I didn't smoke inside when I lived with non-smokers. Even now that I smoke inside, if someone who is bothered by smoke comes over, I'll go outside. I think it's just being respectful. Of course, I live in Florida, so it's usually decent outside. I didn't smoke during the hurricanes last year though (at my brother's apartment- they don't smoke).
 
  • #6
I'm a smoker, and assume indoors to be a non-smoking area unless told otherwise. Your mother has no need to suffer in the cold anyhow. A couple of quick drags takes a few seconds and is where the nicotine 'rush' comes in.
 
  • #7
eww... she smoked in the kitchen? that seems like the worst place to smoke. all your food will reak... only thing i can imagine is worse is what my mum does... smokes when ironing. blech... no thanks, i'll iron my own clothes instead of reaking all day. (course I've done my own laundry for years anyways...)

at any rate, smokers shouldn't smoke. making the habit uncomfortable is about all we can do as a society. its actually probably a good thing that you don't let her smoke in your car, and that she doesn't smoke around company. at least that means she's smoking fewer cigarettes than otherwise. you're helping her health, and maybe eventually, this could help her kick the habit.
 
  • #8
It's just rude to smoke up somebody else's house or car without permission. Even if the smoker owns the house or car it is polite to ask if the person would be bothered by the smoke rather than just subject them to it.

Smoking is a nasty habit. It grows on ya. I'm thinking about a cigarette right now. It takes up so much of my time smoking and thinking about smoking. It destroys my health. It's expensive. It stinks. It labels me as a smoker which some people seem to put on par with lesser species. I have to listen to people telling me to quit, "Hmm, never thought of that before." My own personal image of myself suffers for it. I wonder how it affects the people that I care about now and potentially in the future. Brain goes through a chemical change and the number of dopamine receptors increases which promotes depression (or so I've been told). It seems smoking can certainly give people real enough reason to be depressed. I recently had an aunt who died from cancer. She was a smoker.

Your mother probably thinks many of the same things. She does the things she does to separate her family from her problem. Quitting smoking is one of, if not the, most difficult addiction to break.
 
  • #9
Gale17 said:
at any rate, smokers shouldn't smoke. making the habit uncomfortable is about all we can do as a society.
If a person is sane and their smoking doesn't hurt anyone else, I don't think anyone else has grounds to stop them from smoking.
 
  • #10
Huckleberry said:
Your mother probably thinks many of the same things. She does the things she does to separate her family from her problem. Quitting smoking is one of, if not the, most difficult addiction to break.

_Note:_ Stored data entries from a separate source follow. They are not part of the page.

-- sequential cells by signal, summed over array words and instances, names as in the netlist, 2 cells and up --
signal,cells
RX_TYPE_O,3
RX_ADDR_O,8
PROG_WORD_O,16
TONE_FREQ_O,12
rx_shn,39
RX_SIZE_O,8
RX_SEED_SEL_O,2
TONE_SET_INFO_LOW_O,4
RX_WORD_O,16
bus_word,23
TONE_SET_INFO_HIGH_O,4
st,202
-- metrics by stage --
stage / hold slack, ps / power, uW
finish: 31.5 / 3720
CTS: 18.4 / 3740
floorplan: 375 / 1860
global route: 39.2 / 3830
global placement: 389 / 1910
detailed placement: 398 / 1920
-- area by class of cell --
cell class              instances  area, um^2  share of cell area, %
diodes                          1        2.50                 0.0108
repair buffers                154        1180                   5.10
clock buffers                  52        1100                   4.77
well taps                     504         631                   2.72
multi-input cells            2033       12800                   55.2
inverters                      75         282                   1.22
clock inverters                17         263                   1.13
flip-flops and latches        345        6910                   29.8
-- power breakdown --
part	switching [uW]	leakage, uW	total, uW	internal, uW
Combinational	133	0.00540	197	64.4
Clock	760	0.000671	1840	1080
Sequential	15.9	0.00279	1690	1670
**src/scard_defs.svh**
```systemverilog
// Register offsets, field positions, reset values and timing counts of the card serial block
`ifndef SCARD_DEFS_SVH
`define SCARD_DEFS_SVH

// ==========================================================
// Register offsets (byte index on the 3-bit register port)
`define OFS_MODE      3'h0
`define OFS_RATE      3'h1
`define OFS_CTRL      3'h2
`define OFS_TXHOLD    3'h3
`define OFS_STATUS    3'h4
`define OFS_RXHOLD    3'h5
`define OFS_CARDMODE  3'h6

// ==========================================================
// Field positions
`define MODE_GSM      7
`define MODE_ODD      4
`define CTRL_TE       5
`define CTRL_RE       4
`define CTRL_CKHI     1
`define CTRL_CKLO     0
`define ST_TX_BUFFER_EMPTY_FLAG       7
`define ST_RDRF       6
`define ST_ORER       5
`define ST_ERS        4
`define ST_PER        3
`define ST_TRANSMIT_END_FLAG       2
`define CM_DIR        3
`define CM_INV        2
`define CM_EN         0

// ==========================================================
// Reset values
`define RATE_RST      8'hFF
`define TXHOLD_RST    8'hFF

// ==========================================================
// Timing: H_RELEASE to H_RX_ERR_OFF in half-etu steps from the start bit edge; PRE_FILL and SCK_HALF in reference clock cycles
`define PRE_FILL      4'hF
`define H_RELEASE     5'h14
`define H_ERR_SAMPLE  5'h16
`define H_GUARD_END   5'h18
`define H_TRANSMIT_END_FLAG_NORM   5'h19
`define H_RETRY       5'h1A
`define H_RX_CHECK    5'h14
`define H_RX_ERR_ON   5'h15
`define H_RX_ERR_OFF  5'h17
`define SCK_HALF      8'h03

`endif

```
**src/scard_pkg.sv**
```systemverilog
// Types shared by the card serial block
package scard_pkg;

	// ==========================================================
	// Sequencer states
	typedef enum logic {TX_IDLE, TX_FRAME} tx_state_t;
	typedef enum logic {RX_IDLE, RX_FRAME} rx_state_t;

	// ==========================================================
	// Register port request
	typedef struct packed {
		logic       wr;
		logic       rd;
		logic [2:0] addr;
		logic [7:0] wdata;
	} reg_req_t;

	// ==========================================================
	// Whole block state
	typedef struct packed {
		logic [7:0]  mode;
		logic [7:0]  rate;
		logic [7:0]  ctrl;
		logic [7:0]  tx_holding_register;
		logic [7:0]  rx_holding_register;
		logic [7:0]  cmode;
		logic        tx_buffer_empty_flag;
		logic        rdrf;
		logic        orer;
		logic        error_signal_status;
		logic        per;
		logic        transmit_end_flag;
		logic [7:0]  seen;
		logic [7:0]  rd_data;
		tx_state_t   tx_st;
		logic [11:0] tx_pre;
		logic [4:0]  tx_h;
		logic [9:0]  tx_fr;
		logic        retx;
		rx_state_t   rx_st;
		logic [11:0] rx_pre;
		logic [4:0]  rx_h;
		logic [9:0]  rx_fr;
		logic        rx_bad;
		logic        line_oe;
		logic        line_sy1;
		logic        line_sy2;
		logic        line_prev;
		logic [7:0]  sck_cnt;
		logic        sck_lvl;
		logic        sck_pin;
		logic        sck_oe;
	} state_t;

endpackage

```
**src/scard_serial.sv**
```systemverilog
// Card serial extension: half-duplex character link with error signalling and retry
//
// Implementation choices: the strobed register port and the register addresses.
`timescale 1ns/10ps
`include "scard_defs.svh"
module scard_serial (
	// Clock and reset
	input  wire logic              ref_clk_in,
	input  wire logic              rst_in,
	input  wire logic              standby_in,
	// Register port
	input  wire scard_pkg::reg_req_t reg_req_in,
	output logic [7:0]             rd_data_out,
	// Shared open-drain data line
	input  wire logic              line_in,
	output logic                   line_out,
	output logic                   line_oe_out,
	// Card clock pin
	output logic                   sck_out,
	output logic                   sck_oe_out
);

	// ==========================================================
	// State registers
	scard_pkg::state_t s_r;     // Registered state
	scard_pkg::state_t s_nxt;   // Next state
	scard_pkg::state_t rst_v;   // Reset and standby image
	logic [7:0]  status_v;      // Status as seen by software
	logic [7:0]  tx_eff;        // Data after inversion
	logic [7:0]  tx_rev;        // Reversed data
	logic [7:0]  rx_rev;        // Reversed received bits
	logic [7:0]  rx_data;       // Received character
	logic        tx_tick;       // Transmit half-etu step
	logic        rx_tick;       // Receive half-etu step
	logic        rx_line;       // Receiver's view of the line
	logic        en;            // Card mode active
	logic        gm;            // GSM timing mode
	logic [4:0]  tx_hn;         // Transmit step after increment
	logic [4:0]  rx_hn;         // Receive step after increment

	// Outputs straight from state flops, except line_out which is tied low
	assign rd_data_out = s_r.rd_data;
	assign line_out    = 1'b0;
	assign line_oe_out = s_r.line_oe;
	assign sck_out     = s_r.sck_pin;
	assign sck_oe_out  = s_r.sck_oe;

	// ==========================================================
	// Bit order helpers
	// order reversal
	genvar j;
	generate
		for (j = 0; j < 8; j = j + 1) begin : g_rev
			assign tx_rev[j] = tx_eff[7-j];
			assign rx_rev[j] = s_r.rx_fr[8-j];
		end
	endgenerate

	// ==========================================================
	// Next-state logic
	always_comb begin
		s_nxt = s_r;
		// Reset image, also used on standby entry
		rst_v = '0;
		rst_v.rate = `RATE_RST;
		rst_v.tx_holding_register  = `TXHOLD_RST;
		rst_v.tx_buffer_empty_flag = 1'b1;
		rst_v.transmit_end_flag = 1'b1;
		rst_v.line_sy1 = 1'b1;
		rst_v.line_sy2 = 1'b1;
		rst_v.line_prev = 1'b1;
		en = s_r.cmode[`CM_EN];
		gm = s_r.mode[`MODE_GSM];
		// bit four shows only error status
		status_v = {s_r.tx_buffer_empty_flag, s_r.rdrf, s_r.orer, s_r.error_signal_status, s_r.per, s_r.transmit_end_flag, 2'b00};
		tx_eff  = s_r.tx_holding_register ^ {8{s_r.cmode[`CM_INV]}};
		rx_data = (s_r.cmode[`CM_DIR] ? rx_rev : s_r.rx_fr[8:1]) ^ {8{s_r.cmode[`CM_INV]}};
		tx_tick = (s_r.tx_pre == {s_r.rate, `PRE_FILL});
		rx_tick = (s_r.rx_pre == {s_r.rate, `PRE_FILL});
		tx_hn = s_r.tx_h + 5'h01;
		rx_hn = s_r.rx_h + 5'h01;
		// Two-flop line synchroniser
		s_nxt.line_sy1 = line_in;
		s_nxt.line_sy2 = s_r.line_sy1;
		rx_line = s_r.line_sy2 & ~(s_r.ctrl[`CTRL_TE] & s_r.ctrl[`CTRL_RE] & s_r.line_oe);
		s_nxt.line_prev = rx_line;
		s_nxt.rd_data = 8'h00;

		// Register reads; unmapped reads return zero
		if (reg_req_in.rd) begin
			case (reg_req_in.addr)
				`OFS_MODE:     s_nxt.rd_data = s_r.mode;
				`OFS_RATE:     s_nxt.rd_data = s_r.rate;
				`OFS_CTRL:     s_nxt.rd_data = s_r.ctrl;
				`OFS_TXHOLD:   s_nxt.rd_data = s_r.tx_holding_register;
				`OFS_RXHOLD:   s_nxt.rd_data = s_r.rx_holding_register;
				`OFS_CARDMODE: s_nxt.rd_data = s_r.cmode & 8'h0D;
				`OFS_STATUS: begin
					s_nxt.rd_data = status_v;
					// Remember which flags were seen as one
					s_nxt.seen = status_v;
				end
				default:       s_nxt.rd_data = 8'h00;
			endcase
		end

		// Register writes; status flags only clear after a read of one
		if (reg_req_in.wr) begin
			case (reg_req_in.addr)
				`OFS_MODE:     s_nxt.mode = reg_req_in.wdata;
				`OFS_RATE:     s_nxt.rate = reg_req_in.wdata;
				`OFS_CTRL:     s_nxt.ctrl = reg_req_in.wdata;
				`OFS_TXHOLD:   s_nxt.tx_holding_register = reg_req_in.wdata;
				`OFS_CARDMODE: s_nxt.cmode = reg_req_in.wdata & 8'h0D;
				`OFS_STATUS: begin
					if (!reg_req_in.wdata[`ST_TX_BUFFER_EMPTY_FLAG] && s_r.seen[`ST_TX_BUFFER_EMPTY_FLAG]) begin
						s_nxt.tx_buffer_empty_flag = 1'b0;
						s_nxt.transmit_end_flag = 1'b0;
					end
					if (!reg_req_in.wdata[`ST_RDRF] && s_r.seen[`ST_RDRF])
						s_nxt.rdrf = 1'b0;
					if (!reg_req_in.wdata[`ST_ORER] && s_r.seen[`ST_ORER])
						s_nxt.orer = 1'b0;
					if (!reg_req_in.wdata[`ST_ERS] && s_r.seen[`ST_ERS])
						s_nxt.error_signal_status = 1'b0;
					if (!reg_req_in.wdata[`ST_PER] && s_r.seen[`ST_PER])
						s_nxt.per = 1'b0;
					s_nxt.seen = 8'h00;
				end
				default: ;
			endcase
		end

		// Transmit sequencer; flag sets come after clears so a set wins
		// only start-stop framing exists
		case (s_r.tx_st)
			scard_pkg::TX_IDLE: begin
				if (en && s_r.ctrl[`CTRL_TE] && !s_nxt.tx_buffer_empty_flag) begin
					s_nxt.tx_fr = {(^s_r.tx_holding_register) ^ s_r.mode[`MODE_ODD],
						(s_r.cmode[`CM_DIR] ? tx_rev : tx_eff), 1'b0};
					s_nxt.tx_buffer_empty_flag = 1'b1;
					s_nxt.tx_st = scard_pkg::TX_FRAME;
					s_nxt.tx_pre = 12'h000;
					s_nxt.tx_h = 5'h00;
					s_nxt.retx = 1'b0;
				end
			end
			scard_pkg::TX_FRAME: begin
				s_nxt.tx_pre = tx_tick ? 12'h000 : s_r.tx_pre + 12'h001;
				if (tx_tick) begin
					s_nxt.tx_h = tx_hn;
					if (tx_hn == `H_ERR_SAMPLE && !s_r.line_sy2) begin
						s_nxt.error_signal_status = 1'b1;
						s_nxt.retx = 1'b1;
					end
					if (tx_hn == `H_ERR_SAMPLE && s_r.line_sy2 && gm && s_r.tx_buffer_empty_flag && !s_r.error_signal_status)
						s_nxt.transmit_end_flag = 1'b1;
					if (tx_hn == `H_TRANSMIT_END_FLAG_NORM && !s_r.retx && !gm && s_r.tx_buffer_empty_flag && !s_r.error_signal_status)
						s_nxt.transmit_end_flag = 1'b1;
					if (tx_hn == `H_RETRY && s_r.retx) begin
						s_nxt.tx_h = 5'h00;
						s_nxt.retx = 1'b0;
					end
					if (!s_r.retx && tx_hn == (gm ? `H_GUARD_END : `H_TRANSMIT_END_FLAG_NORM))
						s_nxt.tx_st = scard_pkg::TX_IDLE;
				end
				// Dropping enable abandons the frame; no flag is cleared
				if (!en || !s_r.ctrl[`CTRL_TE])
					s_nxt.tx_st = scard_pkg::TX_IDLE;
			end
			default: s_nxt.tx_st = scard_pkg::TX_IDLE;
		endcase

		// Receive sequencer
		case (s_r.rx_st)
			scard_pkg::RX_IDLE: begin
				if (en && s_r.ctrl[`CTRL_RE] && s_r.line_prev && !rx_line) begin
					s_nxt.rx_st = scard_pkg::RX_FRAME;
					s_nxt.rx_pre = 12'h000;
					s_nxt.rx_h = 5'h00;
					s_nxt.rx_bad = 1'b0;
				end
			end
			scard_pkg::RX_FRAME: begin
				s_nxt.rx_pre = rx_tick ? 12'h000 : s_r.rx_pre + 12'h001;
				if (rx_tick) begin
					s_nxt.rx_h = rx_hn;
					// Sample each bit at its middle
					if (rx_hn[0] && rx_hn < `H_RX_CHECK)
						s_nxt.rx_fr[rx_hn[4:1]] = rx_line;
					if (rx_hn == `H_RX_CHECK) begin
						if ((^rx_data) ^ s_r.rx_fr[9] ^ s_r.mode[`MODE_ODD]) begin
							s_nxt.rx_bad = 1'b1;
							s_nxt.per = 1'b1;
						end else if (s_r.rdrf) begin
							s_nxt.orer = 1'b1;
						end else begin
							s_nxt.rx_holding_register = rx_data;
							s_nxt.rdrf = 1'b1;
						end
					end
					if (rx_hn == `H_RX_ERR_OFF)
						s_nxt.rx_st = scard_pkg::RX_IDLE;
				end
				if (!en || !s_r.ctrl[`CTRL_RE])
					s_nxt.rx_st = scard_pkg::RX_IDLE;
			end
			default: s_nxt.rx_st = scard_pkg::RX_IDLE;
		endcase

		// drive only while a low bit is due
		// error signal from 10.5 to 11.5 etu
		s_nxt.line_oe =
			((s_nxt.tx_st == scard_pkg::TX_FRAME) && (s_nxt.tx_h < `H_RELEASE) &&
			!s_nxt.tx_fr[s_nxt.tx_h[4:1]]) ||
			((s_nxt.rx_st == scard_pkg::RX_FRAME) && s_nxt.rx_bad &&
			(s_nxt.rx_h >= `H_RX_ERR_ON) && (s_nxt.rx_h < `H_RX_ERR_OFF));

		s_nxt.sck_cnt = (s_r.sck_cnt == `SCK_HALF) ? 8'h00 : s_r.sck_cnt + 8'h01;
		if (s_r.sck_cnt == `SCK_HALF)
			s_nxt.sck_lvl = ~s_r.sck_lvl;
		if (!en) begin
			s_nxt.sck_oe = 1'b0;
			s_nxt.sck_pin = 1'b0;
		end else if (gm) begin
			s_nxt.sck_oe = 1'b1;
			s_nxt.sck_pin = s_r.ctrl[`CTRL_CKLO] ? s_r.sck_lvl : s_r.ctrl[`CTRL_CKHI];
		end else begin
			s_nxt.sck_oe = (s_r.ctrl[`CTRL_CKHI:`CTRL_CKLO] == 2'b01);
			s_nxt.sck_pin = s_r.sck_lvl;
		end

		if (!s_r.ctrl[`CTRL_TE] && !s_r.error_signal_status)
			s_nxt.transmit_end_flag = 1'b1;
		if (standby_in)
			s_nxt = rst_v;
	end

	// ==========================================================
	// State register, synchronous reset
	always_ff @(posedge ref_clk_in) begin
		if (rst_in)
			s_r <= rst_v;
		else
			s_r <= s_nxt;
	end

	// ==========================================================
	// Checks
	transmit_end_flag_reset_a: assert property (@(posedge ref_clk_in) disable iff (rst_in)
		$fell(rst_in) |-> s_r.transmit_end_flag && s_r.tx_buffer_empty_flag && !s_r.error_signal_status)
		else $error("transmit end not set after reset");
	ers_keep_a: assert property (@(posedge ref_clk_in) disable iff (rst_in)
		(reg_req_in.wr && reg_req_in.addr == `OFS_STATUS && reg_req_in.wdata[`ST_ERS]
		&& s_r.error_signal_status && !standby_in) |=> s_r.error_signal_status)
		else $error("writing one cleared error status");
	ers_te_off_a: assert property (@(posedge ref_clk_in) disable iff (rst_in)
		(reg_req_in.wr && reg_req_in.addr == `OFS_CTRL && !reg_req_in.wdata[`CTRL_TE]
		&& s_r.error_signal_status && !standby_in) |=> s_r.error_signal_status ##1 s_r.error_signal_status)
		else $error("disabling transmitter lost error status");
	tx_start_a: assert property (@(posedge ref_clk_in) disable iff (rst_in)
		(s_r.tx_st == scard_pkg::TX_FRAME && s_r.tx_h == 5'h00) |-> s_r.line_oe)
		else $error("start bit not driven low");
	tx_release_a: assert property (@(posedge ref_clk_in) disable iff (rst_in)
		(s_r.tx_st == scard_pkg::TX_FRAME && s_r.tx_h >= `H_RELEASE
		&& s_r.rx_st == scard_pkg::RX_IDLE) |-> !s_r.line_oe)
		else $error("line held after parity bit");
	transmit_end_flag_gsm_a: assert property (@(posedge ref_clk_in) disable iff (rst_in)
		(s_r.tx_st == scard_pkg::TX_FRAME && tx_tick && tx_hn == `H_ERR_SAMPLE && gm
		&& s_r.line_sy2 && s_r.tx_buffer_empty_flag && !s_r.error_signal_status && !standby_in) |=> s_r.transmit_end_flag)
		else $error("GSM transmit end missed");
	transmit_end_flag_norm_a: assert property (@(posedge ref_clk_in) disable iff (rst_in)
		(s_r.tx_st == scard_pkg::TX_FRAME && tx_tick && tx_hn == `H_TRANSMIT_END_FLAG_NORM && !gm
		&& !s_r.retx && s_r.tx_buffer_empty_flag && !s_r.error_signal_status && !standby_in) |=> s_r.transmit_end_flag)
		else $error("normal transmit end missed");
	ers_set_a: assert property (@(posedge ref_clk_in) disable iff (rst_in)
		(s_r.tx_st == scard_pkg::TX_FRAME && tx_tick && tx_hn == `H_ERR_SAMPLE
		&& !s_r.line_sy2 && !standby_in) |=> s_r.error_signal_status && s_r.retx)
		else $error("sampled error signal not flagged");
	err_pulse_a: assert property (@(posedge ref_clk_in) disable iff (rst_in)
		(s_r.rx_st == scard_pkg::RX_FRAME && s_r.rx_bad && s_r.rx_h == `H_RX_ERR_ON)
		|-> s_r.line_oe)
		else $error("error signal not driven");
	sck_low_a: assert property (@(posedge ref_clk_in) disable iff (rst_in)
		(en && gm && s_r.ctrl[`CTRL_CKHI:`CTRL_CKLO] == 2'b00)[*2] |-> s_r.sck_oe && !s_r.sck_pin)
		else $error("card clock not held low");
	transmit_end_flag_idle_a: assert property (@(posedge ref_clk_in) disable iff (rst_in)
		(!s_r.ctrl[`CTRL_TE] && !s_r.error_signal_status) |=> s_r.transmit_end_flag)
		else $error("transmit end not set while transmitter idle");
	card_off_a: assert property (@(posedge ref_clk_in) disable iff (rst_in)
		!en |=> !s_r.sck_oe && !s_r.line_oe)
		else $error("pins driven outside card mode");
	sck_input_a: assert property (@(posedge ref_clk_in) disable iff (rst_in)
		(en && !gm && !s_r.ctrl[`CTRL_CKLO]) |=> !s_r.sck_oe)
		else $error("card clock pin driven without clock select");
	rx_quiet_a: assert property (@(posedge ref_clk_in) disable iff (rst_in)
		(s_r.tx_st == scard_pkg::TX_IDLE && !s_r.rx_bad) |-> !s_r.line_oe)
		else $error("line pulled with nothing to send");
	resend_start_a: assert property (@(posedge ref_clk_in) disable iff (rst_in)
		(s_r.tx_st == scard_pkg::TX_FRAME && tx_tick && tx_hn == `H_RETRY && s_r.retx
		&& en && s_r.ctrl[`CTRL_TE] && !standby_in) |=> s_r.tx_st == scard_pkg::TX_FRAME
		&& s_r.line_oe)
		else $error("resend did not start");

endmodule

```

That's really the biggest thing I got out of it. She knows she has a bad habit and is doing what she can to not make it her family's habit. Especially with a baby around, she's trying to avoid exposing the little one. Probably the best gesture that would prevent guilty feelings would be to say "thanks" when she goes off alone somewhere to smoke to spare the health of those around her. Let her know you appreciate her effort and maybe the little bit of support that gives her will encourage her to cut back more and maybe quit altogether. As Huck points out, it's a real addiction, and a tough one to quit, so supportive family can really help if someone decides to put the hard effort into quitting.
 
  • #11
Moonbear said:
Probably the best gesture that would prevent guilty feelings would be to say "thanks" when she goes off alone somewhere to smoke to spare the health of those around her. Let her know you appreciate her effort and maybe the little bit of support that gives her will encourage her to cut back more and maybe quit altogether. As Huck points out, it's a real addiction, and a tough one to quit, so supportive family can really help if someone decides to put the hard effort into quitting.
Oh, yes, I think that's a great suggestion. If she wants to quit, your support would surely be helpful. Even if she doesn't want to quit, letting her know that you appreciate her being considerate would be nice.
 
  • #12
honestrosewater said:
If a person is sane and their smoking doesn't hurt anyone else, I don't think anyone else has grounds to stop them from smoking.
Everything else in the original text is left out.